Für Annette Menting ist im "Rundling" viel Positives umgesetzt worden, was sie bei manch heutigem Bauprojekt vermisst. Allerdings, so die Architekturprofessorin weiter, müsse auch noch mit einer Sache in Bezug auf das "Neue Bauen" aufgeräumt werden: Nur weil es in die Bauhaus-Zeit fällt, dürfe man da noch lange nicht alles in einen Topf werfen.
Abgrenzung zum Bauhaus
"In diesem Jahr 2019 dominiert das Bauhaus, und es scheint fast so, als ob die 20er-Jahre nichts anderes wären als Bauhaus. Dagegen muss man sich natürlich verwehren als Architekturhistorikerin. Das war eine feine, spannende Gruppe, das Bauhaus", sagt Menting:
"Aber das wäre gar nicht möglich gewesen, wenn nicht an so vielen Orten in so vielen Städten in Deutschland Gleichgesinnte gewesen wären, die aber in anderen Konstellationen gearbeitet haben. Eben nicht in einer solchen Schule, wie es das Bauhaus war, sondern in den Stadtplanungsämtern oder als freie Architekten für bestimmte städtische Aufgaben. Es waren auch oftmals alles Unterstützer des Bauhauses. Es gab durchaus einen Austausch. Das gilt für Hubert Ritter. Das gilt für sehr, sehr viele.

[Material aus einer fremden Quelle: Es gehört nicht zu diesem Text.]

`src/core/dacd_regs.svh`:
```
// Register offsets, field positions and reset values of the compare and decrement datapath
`ifndef DACD_REGS_SVH
`define DACD_REGS_SVH

// ==========================================================================
// Register offsets (byte addresses)
`define DACD_ADDR_ACC_A   8'h00
`define DACD_ADDR_ACC_B   8'h04
`define DACD_ADDR_ACC_C   8'h08
`define DACD_ADDR_ACC_D   8'h0C
`define DACD_ADDR_FLAGS   8'h10
`define DACD_ADDR_STATUS  8'h14

// ==========================================================================
// Flag register fields
`define DACD_FLAG_C_BIT   0
`define DACD_FLAG_Z_BIT   1
`define DACD_FLAG_V_BIT   2
`define DACD_FLAG_N_BIT   3

// ==========================================================================
// Status register fields
`define DACD_STAT_BUSY_BIT  0
`define DACD_STAT_COUNT_LSB 8
`define DACD_STAT_COUNT_MSB 15

// ==========================================================================
// Reset values
`define DACD_ACC_RST      24'h000000
`define DACD_FLAGS_RST    4'h0
`define DACD_RDATA_RST    32'h00000000
`define DACD_COUNT_RST    8'h00

`endif

```
`src/core/dacd_pkg.sv`:
```
// Types shared by the compare and decrement datapath
package dacd_pkg;

  // ========================================================================
  // Operations issued by the host pipeline
  typedef enum logic [1:0] {
    DACD_OP_ACCUMULATOR_COMPARE,
    DACD_OP_COMPARE_PMOVE,
    DACD_OP_DECREMENT_WITH_CARRY,
    DACD_OP_DECREMENT_WITH_CARRY_IF_T
  } dacd_op_e;

  // ========================================================================
  // Operand sources of the compare
  typedef enum logic [1:0] {
    DACD_SRC_SIMM5,
    DACD_SRC_SIMM16,
    DACD_SRC_ACC,
    DACD_SRC_REG16
  } dacd_src_e;

  // ========================================================================
  // Issue state
  typedef enum logic {
    DACD_ST_IDLE,
    DACD_ST_WAIT_EXT
  } dacd_state_e;

  // ========================================================================
  // First instruction word, decoded
  typedef struct packed {
    dacd_op_e   op;
    logic [1:0] an;
    dacd_src_e  src;
    logic [1:0] am;
    logic       cj;
    logic [4:0] imm5;
  } dacd_insn_s;

  // ========================================================================
  // Arithmetic flags
  typedef struct packed {
    logic n;
    logic v;
    logic z;
    logic c;
  } dacd_flags_s;

endpackage : dacd_pkg

```
`src/core/dacd_operand_ext.sv`:
```
// Operand selection and width extension for the compare
`timescale 1ns/100ps
`default_nettype none

module dacd_operand_ext
  import dacd_pkg::*;
#(
  parameter int W = 24
) (
  // Selection
  input  wire dacd_src_e    src,
  // Candidate operands
  input  wire logic [4:0]   imm5,
  input  wire logic [15:0]  imm16,
  input  wire logic [W-1:0] acc_val,
  input  wire logic [15:0]  reg16,
  // Extended operand
  output logic      [W-1:0] operand
);

  // ========================================================================
  // Extension
  always_comb begin
    unique case (src)
      DACD_SRC_SIMM5:  operand = {{(W-5){imm5[4]}}, imm5};
      DACD_SRC_SIMM16: operand = {{(W-16){imm16[15]}}, imm16};
      DACD_SRC_ACC:    operand = acc_val;
      DACD_SRC_REG16:  operand = {{(W-16){1'b0}}, reg16};
    endcase
  end

endmodule // dacd_operand_ext

`default_nettype wire

```
`src/core/dacd_adder.sv`:
```
// Full-width adder with carry, zero, overflow and negative flags
`timescale 1ns/100ps
`default_nettype none

module dacd_adder
  import dacd_pkg::*;
#(
  parameter int W = 24
) (
  // Operands
  input  wire logic [W-1:0] a,
  input  wire logic [W-1:0] b,
  input  wire logic         cin,
  // Result
  output logic      [W-1:0] sum,
  output dacd_flags_s       flags
);

  logic [W:0] wide;

  // ========================================================================
  // Sum and flags
  always_comb begin
    wide    = {1'b0, a} + {1'b0, b} + {{W{1'b0}}, cin};
    sum     = wide[W-1:0];
    flags.c = wide[W];
    flags.z = (wide[W-1:0] == '0);
    flags.v = (a[W-1] == b[W-1]) && (wide[W-1] != a[W-1]);
    flags.n = flags.v ^ wide[W-1];
  end

endmodule // dacd_adder

`default_nettype wire

```
`src/core/dsp_acc_compare_decrement.sv`:
```
// Accumulator compare and decrement-with-carry datapath
//
// Function
// - Compare subtracts operand for flags only; accumulator keeps its value.
// - Short and long immediates are sign-extended to 24 bits.
// - A 16-bit register operand is zero-extended to 24 bits.
// - Carry is set when the operation carries out, else cleared.
// - Zero is set when the 24-bit result is zero, else cleared.
// - Overflow is set on signed overflow, else cleared.
// - Negative equals overflow XOR result MSB.
// - Compare is one word, two words with long immediate.
// - Parallel compare subtracts C or D from A or B, A/B unchanged.
// - Parallel compare also loads C or D from memory data.
// - Decrement subtracts inverted carry from selected 24-bit accumulator.
// - Conditional decrement runs only with T set, else changes nothing.
// - Accumulators, results and flags use the full 24-bit width.
//
// Implementation choices: the register offsets and strobed register access.
`timescale 1ns/100ps
`default_nettype none

`include "dacd_regs.svh"

module dsp_acc_compare_decrement
  import dacd_pkg::*;
#(
  parameter int W    = 24,
  parameter int NACC = 4
) (
  // Clock and reset
  input  wire logic         ref_clk,
  input  wire logic         rst_n,
  // Instruction issue from host pipeline
  input  wire logic         insn_valid,
  input  wire dacd_insn_s   insn,
  input  wire logic         ext_valid,
  input  wire logic [15:0]  ext_word,
  // Operand sources from host
  input  wire logic [15:0]  reg16_data,
  input  wire logic [W-1:0] mem_rdata,
  input  wire logic         t_flag,
  // Register port
  input  wire logic [7:0]   reg_addr,
  input  wire logic [31:0]  reg_wdata,
  input  wire logic         reg_wr,
  input  wire logic         reg_rd,
  output logic      [31:0]  reg_rdata,
  // Status to host
  output logic              busy,
  output logic              done,
  output dacd_flags_s       flags_out
);

  // ========================================================================
  // State
  dacd_state_e       state_reg;
  dacd_state_e       state_next;
  dacd_insn_s        held_reg;
  logic [W-1:0]      acc_reg [NACC];
  dacd_flags_s       flags_reg;
  logic              done_reg;
  logic [7:0]        count_reg;
  logic [31:0]       rdata_reg;
  logic              busy_reg;

  // ========================================================================
  // Decode of the active instruction
  dacd_insn_s        cur;
  logic              take_insn;
  logic              take_ext;
  logic              exec;
  logic              needs_ext;
  logic [1:0]        dst_idx;
  logic [1:0]        src_idx;
  logic [1:0]        load_idx;
  logic [W-1:0]      a_val;
  logic [W-1:0]      src_acc_val;
  logic [W-1:0]      operand;
  logic [W-1:0]      add_b;
  logic              add_cin;
  logic [W-1:0]      sum;
  dacd_flags_s       add_flags;
  logic              write_acc;
  logic              write_load;
  logic              write_flags;

  assign take_insn = insn_valid && (state_reg == DACD_ST_IDLE);
  assign take_ext  = ext_valid && (state_reg == DACD_ST_WAIT_EXT);
  assign needs_ext = (insn.op == DACD_OP_ACCUMULATOR_COMPARE) &&
                     (insn.src == DACD_SRC_SIMM16);
  assign cur       = (state_reg == DACD_ST_WAIT_EXT) ? held_reg : insn;
  assign exec      = (take_insn && !needs_ext) || take_ext;

  always_comb begin
    dst_idx  = cur.an;
    src_idx  = cur.am;
    load_idx = {1'b1, cur.cj};
    if (cur.op == DACD_OP_COMPARE_PMOVE) begin
      dst_idx = {1'b0, cur.an[0]};
      src_idx = {1'b1, cur.am[0]};
    end
  end

  assign a_val       = acc_reg[dst_idx];
  assign src_acc_val = acc_reg[src_idx];

  // ========================================================================
  // Operand extension
  dacd_operand_ext #(
    .W       (W)
  ) u_ext (
    .src     ((cur.op == DACD_OP_COMPARE_PMOVE) ? DACD_SRC_ACC : cur.src),
    .imm5    (cur.imm5),
    .imm16   (ext_word),
    .acc_val (src_acc_val),
    .reg16   (reg16_data),
    .operand (operand)
  );

  // ========================================================================
  // Adder input: subtract as A + ~op + 1, decrement as A + all-ones + C
  always_comb begin
    unique case (cur.op)
      DACD_OP_ACCUMULATOR_COMPARE,
      DACD_OP_COMPARE_PMOVE: begin
        add_b   = ~operand;
        add_cin = 1'b1;
      end
      DACD_OP_DECREMENT_WITH_CARRY,
      DACD_OP_DECREMENT_WITH_CARRY_IF_T: begin
        add_b   = {W{1'b1}};
        add_cin = flags_reg.c;
      end
    endcase
  end

  dacd_adder #(
    .W     (W)
  ) u_add (
    .a     (a_val),
    .b     (add_b),
    .cin   (add_cin),
    .sum   (sum),
    .flags (add_flags)
  );

  // ========================================================================
  // Write enables
  always_comb begin
    write_acc   = 1'b0;
    write_load  = 1'b0;
    write_flags = 1'b0;
    if (exec) begin
      unique case (cur.op)
        DACD_OP_ACCUMULATOR_COMPARE: begin
          write_flags = 1'b1;
        end
        DACD_OP_COMPARE_PMOVE: begin
          write_flags = 1'b1;
          write_load  = 1'b1;
        end
        DACD_OP_DECREMENT_WITH_CARRY: begin
          write_acc   = 1'b1;
          write_flags = 1'b1;
        end
        DACD_OP_DECREMENT_WITH_CARRY_IF_T: begin
          write_acc   = t_flag;
          write_flags = t_flag;
        end
      endcase
    end
  end

  // ========================================================================
  // Issue state machine
  always_comb begin
    state_next = state_reg;
    unique case (state_reg)
      DACD_ST_IDLE: begin
        if (take_insn && needs_ext) begin
          state_next = DACD_ST_WAIT_EXT;
        end
      end
      DACD_ST_WAIT_EXT: begin
        if (ext_valid) begin
          state_next = DACD_ST_IDLE;
        end
      end
    endcase
  end

  always_ff @(posedge ref_clk) begin
    if (!rst_n) begin
      state_reg <= DACD_ST_IDLE;
    end else begin
      state_reg <= state_next;
    end
  end

  // ========================================================================
  // Busy flag, registered beside the state
  always_ff @(posedge ref_clk) begin
    if (!rst_n) begin
      busy_reg <= 1'b0;
    end else begin
      busy_reg <= (state_next == DACD_ST_WAIT_EXT);
    end
  end

  always_ff @(posedge ref_clk) begin
    if (!rst_n) begin
      held_reg <= '0;
    end else if (take_insn) begin
      held_reg <= insn;
    end
  end

  // ========================================================================
  // Accumulators: instruction writes win over register port writes
  for (genvar i = 0; i < NACC; i++) begin : g_acc
    localparam logic [7:0] ACC_ADDR = 8'(i * 4);
    always_ff @(posedge ref_clk) begin
      if (!rst_n) begin
        acc_reg[i] <= `DACD_ACC_RST;
      end else if (write_acc && (dst_idx == 2'(i))) begin
        acc_reg[i] <= sum;
      end else if (write_load && (load_idx == 2'(i))) begin
        acc_reg[i] <= mem_rdata;
      end else if (reg_wr && (reg_addr == ACC_ADDR)) begin
        acc_reg[i] <= reg_wdata[W-1:0];
      end
    end
  end

  // ========================================================================
  // Flags
  always_ff @(posedge ref_clk) begin
    if (!rst_n) begin
      flags_reg <= `DACD_FLAGS_RST;
    end else if (write_flags) begin
      flags_reg <= add_flags;
    end else if (reg_wr && (reg_addr == `DACD_ADDR_FLAGS)) begin
      flags_reg.c <= reg_wdata[`DACD_FLAG_C_BIT];
      flags_reg.z <= reg_wdata[`DACD_FLAG_Z_BIT];
      flags_reg.v <= reg_wdata[`DACD_FLAG_V_BIT];
      flags_reg.n <= reg_wdata[`DACD_FLAG_N_BIT];
    end
  end

  // ========================================================================
  // Completion pulse and counter of flag-writing instructions
  always_ff @(posedge ref_clk) begin
    if (!rst_n) begin
      done_reg <= 1'b0;
    end else begin
      done_reg <= exec;
    end
  end

  always_ff @(posedge ref_clk) begin
    if (!rst_n) begin
      count_reg <= `DACD_COUNT_RST;
    end else if (reg_wr && (reg_addr == `DACD_ADDR_STATUS)) begin
      count_reg <= `DACD_COUNT_RST;
    end else if (write_flags) begin
      count_reg <= count_reg + 8'h01;
    end
  end

  // ========================================================================
  // Register read port
  always_ff @(posedge ref_clk) begin
    if (!rst_n) begin
      rdata_reg <= `DACD_RDATA_RST;
    end else if (reg_rd) begin
      rdata_reg <= `DACD_RDATA_RST;
      unique case (reg_addr)
        `DACD_ADDR_ACC_A: rdata_reg[W-1:0] <= acc_reg[0];
        `DACD_ADDR_ACC_B: rdata_reg[W-1:0] <= acc_reg[1];
        `DACD_ADDR_ACC_C: rdata_reg[W-1:0] <= acc_reg[2];
        `DACD_ADDR_ACC_D: rdata_reg[W-1:0] <= acc_reg[3];
        `DACD_ADDR_FLAGS: begin
          rdata_reg[`DACD_FLAG_C_BIT] <= flags_reg.c;
          rdata_reg[`DACD_FLAG_Z_BIT] <= flags_reg.z;
          rdata_reg[`DACD_FLAG_V_BIT] <= flags_reg.v;
          rdata_reg[`DACD_FLAG_N_BIT] <= flags_reg.n;
        end
        `DACD_ADDR_STATUS: begin
          rdata_reg[`DACD_STAT_BUSY_BIT] <= (state_reg == DACD_ST_WAIT_EXT);
          rdata_reg[`DACD_STAT_COUNT_MSB:`DACD_STAT_COUNT_LSB] <= count_reg;
        end
        default: rdata_reg <= `DACD_RDATA_RST;
      endcase
    end else begin
      rdata_reg <= `DACD_RDATA_RST;
    end
  end

  // ========================================================================
  // Outputs
  assign reg_rdata = rdata_reg;
  assign busy      = busy_reg;
  assign done      = done_reg;
  assign flags_out = flags_reg;

endmodule // dsp_acc_compare_decrement

`default_nettype wire

```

Aber die waren nicht am Bauhaus tätig, sie hatten einen mehr oder weniger lockeren Austausch mit dem Bauhaus."
Ziel des "Neuen Bauens" war es, weg von den industriellen Mietskasernen und dunklen Hinterhöfen des 19. Jahrhunderts neue Standards im sozialen Wohnungsbau zu schaffen. Die Gemeinschaft sollte mehr in den Mittelpunkt rücken und der einzelne Mieter sich in seiner Wohnung und seinem Wohnumfeld gleichermaßen wohlfühlen.
Bunte Mischung der Bewohner
Für Elisabeth Krause ist das Konzept aufgegangen: "Ich habe sehr viel Glück, wir haben eine wunderbare Hausgemeinschaft. Und wenn jemand in den Urlaub fährt, da wird der Schlüssel dem Nachbarn gegeben. Es ist ruhig hier, da ist kein Durchgangsverkehr. Und hier, gleich hinter dem letzten Ring, ist die Straßenbahn. Und dahinter ist eine schöne, weite Fläche und da haben sie links und rechts Felder, dann kommen Gärten. Das ist wunderbar, sie sind mitten im Grünen."

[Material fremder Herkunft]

===== src/core/twc_controller.sv =====
// Purpose: Console typewriter controller between a host data channel and
//          a typewriter mechanism.
// Assumes: All inputs but resetn_i synchronous to mclk_i; one 50 MHz clock.
// Notes: Channel strobes are one-cycle pulses; the mechanism takes one
//        character at a time and acknowledges with a check result.
module twc_controller
(
    input wire logic mclk_i,
    input wire logic resetn_i,
    input wire logic clk_en_i,
    input wire logic [2:0] equip_sel_i,
    input wire logic [11:0] chan_data_i,
    input wire logic chan_parity_i,
    input wire logic chan_connect_i,
    input wire logic chan_function_i,
    input wire logic chan_write_i,
    input wire logic chan_read_req_i,
    input wire logic chan_clear_i,
    input wire logic master_clear_i,
    input wire logic mech_power_i,
    input wire logic mech_ack_i,
    input wire logic mech_check_ok_i,
    input wire logic mech_at_margin_i,
    input wire logic mech_space_i,
    input wire logic mech_key_valid_i,
    input wire logic [5:0] mech_key_code_i,
    input wire logic manual_int_pb_i,
    input wire logic record_end_pushbutton_i,
    output logic chan_reply_o,
    output logic chan_reject_o,
    output logic chan_parity_err_o,
    output logic [11:0] chan_status_o,
    output logic chan_status_valid_o,
    output logic [11:0] chan_rdata_o,
    output logic chan_rdata_parity_o,
    output logic chan_rdata_valid_o,
    output logic chan_record_end_o,
    output logic [7:0] int_lines_o,
    output logic mech_char_valid_o,
    output logic [5:0] mech_char_o,
    output logic connected_indicator_o,
    output logic transmission_parity_indicator_o,
    output logic type_in_indicator_o
);
    // ----------------------------------------------------------------
    // Reset synchroniser and qualifiers
    // ----------------------------------------------------------------
    logic rst_meta_reg;
    logic rst_sync_reg;
    logic ce;
    logic par_ok;
    logic conn_req;
    logic fn_req;
    logic wr_req;
    logic clr_all;
    logic clr_chan;

    // Release is delayed two edges so no flop leaves reset on a runt edge.
    always_ff @(posedge mclk_i or negedge resetn_i)
    begin
        if (!resetn_i)
        begin
            rst_meta_reg <= 1'b0;
            rst_sync_reg <= 1'b0;
        end
        else
        begin
            rst_meta_reg <= 1'b1;
            rst_sync_reg <= rst_meta_reg;
        end
    end

    // Odd total over data plus parity line means a clean transfer.
    assign par_ok = ^{chan_data_i, chan_parity_i};
    assign ce = clk_en_i;
    assign conn_req = ce && chan_connect_i;
    assign fn_req = ce && chan_function_i;
    assign wr_req = ce && chan_write_i;
    assign clr_all = master_clear_i;
    assign clr_chan = chan_clear_i || master_clear_i;

    // ----------------------------------------------------------------
    // Connection, parity indicator and channel replies
    // ----------------------------------------------------------------
    logic connected_reg;
    logic xpar_reg;
    logic match;
    logic busy;
    logic [11:0] status_word;
    twc_pkg::twc_state_t state_reg;

    assign match = (chan_data_i[11:twc_pkg::CONN_EQ_LSB] == equip_sel_i)
        && (chan_data_i[twc_pkg::CONN_EQ_LSB-1:0]
            == twc_pkg::CONN_LOW_ZERO);

    // A connect with bad parity drops any existing connection.
    always_ff @(posedge mclk_i or negedge rst_sync_reg)
    begin
        if (!rst_sync_reg)
            connected_reg <= 1'b0;
        else if (ce && clr_chan)
            connected_reg <= 1'b0;
        else if (conn_req)
            connected_reg <= par_ok && match;
    end

    // The indicator stays lit until a clear, as software must resync.
    always_ff @(posedge mclk_i or negedge rst_sync_reg)
    begin
        if (!rst_sync_reg)
            xpar_reg <= 1'b0;
        else if ((conn_req || ((fn_req || wr_req) && connected_reg))
            && !par_ok)
            xpar_reg <= 1'b1;
        else if (ce && clr_chan)
            xpar_reg <= 1'b0;
    end

    // Replies, rejects, parity error pulses and the status word.
    always_ff @(posedge mclk_i or negedge rst_sync_reg)
    begin
        if (!rst_sync_reg)
        begin
            chan_reply_o <= 1'b0;
            chan_reject_o <= 1'b0;
            chan_parity_err_o <= 1'b0;
            chan_status_o <= twc_pkg::STATUS_RESET;
            chan_status_valid_o <= 1'b0;
        end
        else if (ce)
        begin
            chan_reply_o <= 1'b0;
            chan_reject_o <= 1'b0;
            chan_parity_err_o <= 1'b0;
            chan_status_valid_o <= chan_status_valid_o;
            if (clr_chan)
            begin
                chan_status_o <= twc_pkg::STATUS_RESET;
                chan_status_valid_o <= 1'b0;
            end
            else if (conn_req && par_ok && match)
            begin
                chan_reply_o <= 1'b1;
                chan_status_o <= status_word;
                chan_status_valid_o <= 1'b1;
            end
            else if (conn_req && par_ok)
            begin
                chan_reject_o <= 1'b1;
                chan_status_o <= status_word;
                chan_status_valid_o <= 1'b1;
            end
            else if (conn_req)
                chan_status_valid_o <= 1'b0;
            else if (fn_req && connected_reg)
            begin
                chan_parity_err_o <= !par_ok;
                chan_reply_o <= par_ok;
            end
            else if (fn_req)
                chan_reject_o <= 1'b1;
            else if (wr_req && connected_reg && !busy)
            begin
                chan_reply_o <= 1'b1;
                chan_parity_err_o <= !par_ok;
            end
            else if (wr_req)
                chan_reject_o <= 1'b1;
            else if (chan_status_valid_o)
                chan_status_o <= status_word;
        end
    end

    // ----------------------------------------------------------------
    // Function decode: interrupt arming
    // ----------------------------------------------------------------
    logic abend_arm_reg;
    logic man_arm_reg;
    logic fn_ok;

    assign fn_ok = fn_req && connected_reg && par_ok && !clr_chan;

    always_ff @(posedge mclk_i or negedge rst_sync_reg)
    begin
        if (!rst_sync_reg)
        begin
            abend_arm_reg <= 1'b0;
            man_arm_reg <= 1'b0;
        end
        else if (ce && clr_chan)
        begin
            abend_arm_reg <= 1'b0;
            man_arm_reg <= 1'b0;
        end
        else if (fn_ok)
        begin
            if (chan_data_i == twc_pkg::FN_ARM_ABEND)
                abend_arm_reg <= 1'b1;
            if (chan_data_i == twc_pkg::FN_DISARM_ABEND)
                abend_arm_reg <= 1'b0;
            if (chan_data_i == twc_pkg::FN_ARM_MANUAL)
                man_arm_reg <= 1'b1;
            if (chan_data_i == twc_pkg::FN_DISARM_MANUAL)
                man_arm_reg <= 1'b0;
        end
    end

    // ----------------------------------------------------------------
    // Write path to the mechanism
    // ----------------------------------------------------------------
    logic [5:0] last_char_reg;

    // One character at a time; busy spans handing off to the cycle after the ack.
    always_ff @(posedge mclk_i or negedge rst_sync_reg)
    begin
        if (!rst_sync_reg)
        begin
            state_reg <= twc_pkg::TWC_IDLE;
            mech_char_o <= 6'h00;
            mech_char_valid_o <= 1'b0;
            last_char_reg <= 6'h00;
        end
        else if (ce)
        begin
            if (clr_chan)
            begin
                state_reg <= twc_pkg::TWC_IDLE;
                mech_char_valid_o <= 1'b0;
            end
            else
            begin
                case (state_reg)
                    twc_pkg::TWC_IDLE:
                    begin
                        if (wr_req && connected_reg)
                        begin
                            mech_char_o <= chan_data_i[5:0];
                            last_char_reg <= chan_data_i[5:0];
                            mech_char_valid_o <= 1'b1;
                            state_reg <= twc_pkg::TWC_PRINT;
                        end
                    end
                    twc_pkg::TWC_PRINT:
                    begin
                        mech_char_valid_o <= 1'b0;
                        if (mech_ack_i)
                            state_reg <= twc_pkg::TWC_DONE;
                    end
                    twc_pkg::TWC_DONE:
                        state_reg <= twc_pkg::TWC_IDLE;
                    default:
                        state_reg <= twc_pkg::TWC_IDLE;
                endcase
            end
        end
    end

    // Function decode takes one cycle, so a function counts as busy then.
    assign busy = (state_reg != twc_pkg::TWC_IDLE) || fn_ok;

    // ----------------------------------------------------------------
    // Case shift, end of line and type parity tracking
    // ----------------------------------------------------------------
    logic upper_reg;
    logic eol_reg;
    logic tperr_reg;
    logic [3:0] past_cnt_reg;
    logic cr_done;
    logic ack_ok;

    assign ack_ok = ce && state_reg == twc_pkg::TWC_PRINT && mech_ack_i;
    assign cr_done = ack_ok && last_char_reg == twc_pkg::CH_CR;

    always_ff @(posedge mclk_i or negedge rst_sync_reg)
    begin
        if (!rst_sync_reg)
            upper_reg <= 1'b0;
        else if (ce && clr_all)
            upper_reg <= 1'b0;
        else if (ack_ok && last_char_reg == twc_pkg::CH_UPPER)
            upper_reg <= 1'b1;
        else if (ack_ok && last_char_reg == twc_pkg::CH_LOWER)
            upper_reg <= 1'b0;
    end

    // Reaching the stop sets end of line; no carrier return is issued.
    always_ff @(posedge mclk_i or negedge rst_sync_reg)
    begin
        if (!rst_sync_reg)
        begin
            eol_reg <= 1'b0;
            past_cnt_reg <= 4'h0;
        end
        else if (ce)
        begin
            if (clr_all || cr_done)
            begin
                eol_reg <= 1'b0;
                past_cnt_reg <= 4'h0;
            end
            else if (mech_at_margin_i && past_cnt_reg == 4'h0)
                eol_reg <= 1'b1;
            if (!clr_all && !cr_done && eol_reg && mech_space_i)
            begin
                past_cnt_reg <= past_cnt_reg + 4'h1;
                if (past_cnt_reg + 4'h1 >= twc_pkg::EOL_DROP_SPACES)
                    eol_reg <= 1'b0;
            end
        end
    end

    // Error wins over a carrier return landing in the same cycle.
    always_ff @(posedge mclk_i or negedge rst_sync_reg)
    begin
        if (!rst_sync_reg)
            tperr_reg <= 1'b0;
        else if (ack_ok && !mech_check_ok_i)
            tperr_reg <= 1'b1;
        else if (ce && (clr_all || cr_done))
            tperr_reg <= 1'b0;
    end

    always_comb
    begin
        status_word = twc_pkg::STATUS_RESET;
        status_word[twc_pkg::ST_READY] = mech_power_i;
        status_word[twc_pkg::ST_BUSY] = busy;
        status_word[twc_pkg::ST_UPPER] = upper_reg;
        status_word[twc_pkg::ST_EOL] = eol_reg;
        status_word[twc_pkg::ST_TPERR] = tperr_reg;
    end

    // ----------------------------------------------------------------
    // Interrupt, read data and panel signals
    // ----------------------------------------------------------------
    logic int_reg;
    logic int_set;
    logic eol_q_reg;
    logic tperr_q_reg;

    // Abnormal-end fires on new error or margin arrival; manual anytime.
    assign int_set = (abend_arm_reg && ((eol_reg && !eol_q_reg)
        || (tperr_reg && !tperr_q_reg)))
        || (man_arm_reg && manual_int_pb_i);

    always_ff @(posedge mclk_i or negedge rst_sync_reg)
    begin
        if (!rst_sync_reg)
        begin
            int_reg <= 1'b0;
            eol_q_reg <= 1'b0;
            tperr_q_reg <= 1'b0;
        end
        else if (ce)
        begin
            eol_q_reg <= eol_reg;
            tperr_q_reg <= tperr_reg;
            if (int_set)
                int_reg <= 1'b1;
            else if (clr_chan)
                int_reg <= 1'b0;
            else if (fn_ok && chan_data_i == twc_pkg::FN_CLR_INT)
                int_reg <= 1'b0;
        end
    end

    // One-hot line chosen by the switch setting.
    assign int_lines_o = {7'h00, int_reg} << equip_sel_i;

    // Keyed characters go up with odd parity when input is requested.
    always_ff @(posedge mclk_i or negedge rst_sync_reg)
    begin
        if (!rst_sync_reg)
        begin
            chan_rdata_o <= 12'h000;
            chan_rdata_parity_o <= 1'b0;
            chan_rdata_valid_o <= 1'b0;
            chan_record_end_o <= 1'b0;
        end
        else if (ce)
        begin
            chan_rdata_valid_o <= connected_reg && chan_read_req_i
                && mech_key_valid_i && !clr_chan;
            chan_record_end_o <= connected_reg && !clr_chan
                && record_end_pushbutton_i;
            if (mech_key_valid_i)
            begin
                chan_rdata_o <= {6'h00, mech_key_code_i};
                chan_rdata_parity_o <= ~^mech_key_code_i;
            end
        end
    end

    assign connected_indicator_o = connected_reg;
    assign transmission_parity_indicator_o = xpar_reg;
    assign type_in_indicator_o = connected_reg && chan_read_req_i;
endmodule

"Gibt es auch Läden drum herum? Gibt es junge Menschen?
"Ja, ja, das ist gemischt", sagt Krause. "Alte, Junge, mittleren Alters, das ist auch wunderschön so. Und in ein paar Häusern sind auch Flüchtlinge untergebracht, da kommen wir auch mit klar. Und wir haben hier zwei Friseure, einen gleich um die Ecke", sagt Krause.
"Leider ist hier vorn der Konsum geschlossen worden", bedauert Krause, aber nur kurz. "Aber das hat auch wieder sein Gutes", sagt sie. "Da kommt nämlich ein Arzt rein, eine Ärztegemeinschaft. Und das ist auch wieder gut, im Alter braucht man da nicht so weit zu laufen."